Where the records below reach the line containing "an NZCV word.", start transcribing, and end with the line containing "input is sampled", exactly and with nothing else added.

• _Exercise input_:
= = = = =

### src/rtl/arm_pkg.sv
// Shared ARM condition-unit definitions: condition codes, NZCV bit
// positions and the status-register type.
package arm_pkg;

    // Instr[31:28] condition field encodings.
    typedef enum logic [3:0] {
        EQ = 4'h0,
        NE = 4'h1,
        CS = 4'h2,
        CC = 4'h3,
        MI = 4'h4,
        PL = 4'h5,
        VS = 4'h6,
        VC = 4'h7,
        HI = 4'h8,
        LS = 4'h9,
        GE = 4'hA,
        LT = 4'hB,
        GT = 4'hC,
        LE = 4'hD,
        AL = 4'hE,
        NV = 4'hF
    } cond_e;

    // Bit positions inside an NZCV word.
    localparam int FLAG_N = 3;
    localparam int FLAG_Z = 2;
    localparam int FLAG_C = 1;
    localparam int FLAG_V = 0;

    typedef logic [3:0] nzcv_t;

endpackage

### src/rtl/cond_logic_if.sv
// Decoder/ALU-facing bundle of the condition unit.
// There is no valid/ready handshake on this bundle: every input is sampled
// each cycle and every output is a same-cycle combinational function of the
// inputs and the stored flags.
interface cond_logic_if;
    import arm_pkg::*;

    logic [3:0] Cond;
    nzcv_t      ALUFlags;
    logic [1:0] FlagW;
    logic       PCS;
    logic       RegW;
    logic       MemW;
    logic       PCSrc;
    logic       RegWrite;
    logic       MemWrite;
    logic       CondEx;
    nzcv_t      Flags;

    // Decoder/datapath side: drives the instruction controls.
    modport master (
        output Cond, ALUFlags, FlagW, PCS, RegW, MemW,
        input  PCSrc, RegWrite, MemWrite, CondEx, Flags
    );

    // Condition unit side.
    modport slave (
        input  Cond, ALUFlags, FlagW, PCS, RegW, MemW,
        output PCSrc, RegWrite, MemWrite, CondEx, Flags
    );

endinterface

### src/rtl/cond_check.sv
// Pure combinational condition evaluator: Cond field vs an NZCV snapshot.
// Kept stateless so the same block can be dropped into a trace checker.
module cond_check
    import arm_pkg::*;
(
    input  logic [3:0] Cond,
    input  nzcv_t      Flags,
    output logic       CondEx
);

    logic n, z, c, v;

    assign n = Flags[FLAG_N];
    assign z = Flags[FLAG_Z];
    assign c = Flags[FLAG_C];
    assign v = Flags[FLAG_V];

    // Decode the condition field against the flag snapshot; NV never passes.
    always_comb begin
        CondEx = 1'b0;
        case (cond_e'(Cond))
            EQ:      CondEx = z;
            NE:      CondEx = ~z;
            CS:      CondEx = c;
            CC:      CondEx = ~c;
            MI:      CondEx = n;
            PL:      CondEx = ~n;
            VS:      CondEx = v;
            VC:      CondEx = ~v;
            HI:      CondEx = c & ~z;
            LS:      CondEx = ~c | z;
            GE:      CondEx = (n == v);
            LT:      CondEx = (n != v);
            GT:      CondEx = ~z & (n == v);
            LE:      CondEx = z | (n != v);
            AL:      CondEx = 1'b1;
            NV:      CondEx = 1'b0;
            default: CondEx = 1'b0;
        endcase
    end

endmodule

### src/rtl/cond_logic.sv
// ARM condition unit: holds NZCV, evaluates each instruction's condition
// against the pre-update flags and gates the decoder's write enables.
module cond_logic
    import arm_pkg::*;
#(
    parameter nzcv_t RESET_FLAGS = 4'b0000
) (
    input  logic         clk,
    input  logic         reset,
    cond_logic_if.slave  bus
);

    logic [1:0] nz_q;
    logic [1:0] cv_q;
    nzcv_t      flags;
    logic       cond_ex;

    // Flags seen by the condition check are the registered ones only;
    // ALUFlags never bypasses into the current cycle's decision.
    assign flags = {nz_q, cv_q};

    cond_check u_cond_check (
        .Cond   (bus.Cond),
        .Flags  (flags),
        .CondEx (cond_ex)
    );

    // N,Z register: loaded only by a passing instruction that writes N,Z.
    always_ff @(posedge clk or posedge reset) begin
        if (reset) begin
            nz_q <= RESET_FLAGS[3:2];
        end else if (bus.FlagW[1] && cond_ex) begin
            nz_q <= bus.ALUFlags[3:2];
        end
    end

    // C,V register: independent enable so logical ops can leave C,V alone.
    always_ff @(posedge clk or posedge reset) begin
        if (reset) begin
            cv_q <= RESET_FLAGS[1:0];
        end else if (bus.FlagW[0] && cond_ex) begin
            cv_q <= bus.ALUFlags[1:0];
        end
    end

    // A failed condition squashes every architectural side effect.
    always_comb begin
        bus.PCSrc    = bus.PCS  & cond_ex;
        bus.RegWrite = bus.RegW & cond_ex;
        bus.MemWrite = bus.MemW & cond_ex;
        bus.CondEx   = cond_ex;
        bus.Flags    = flags;
    end

endmodule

= = = = =

• _Answer for the task_:
    // Bit positions inside an NZCV word.
    localparam int FLAG_N = 3;
    localparam int FLAG_Z = 2;
    localparam int FLAG_C = 1;
    localparam int FLAG_V = 0;

    typedef logic [3:0] nzcv_t;

endpackage

### src/rtl/cond_logic_if.sv
// Decoder/ALU-facing bundle of the condition unit.
// There is no valid/ready handshake on this bundle: every input is sampled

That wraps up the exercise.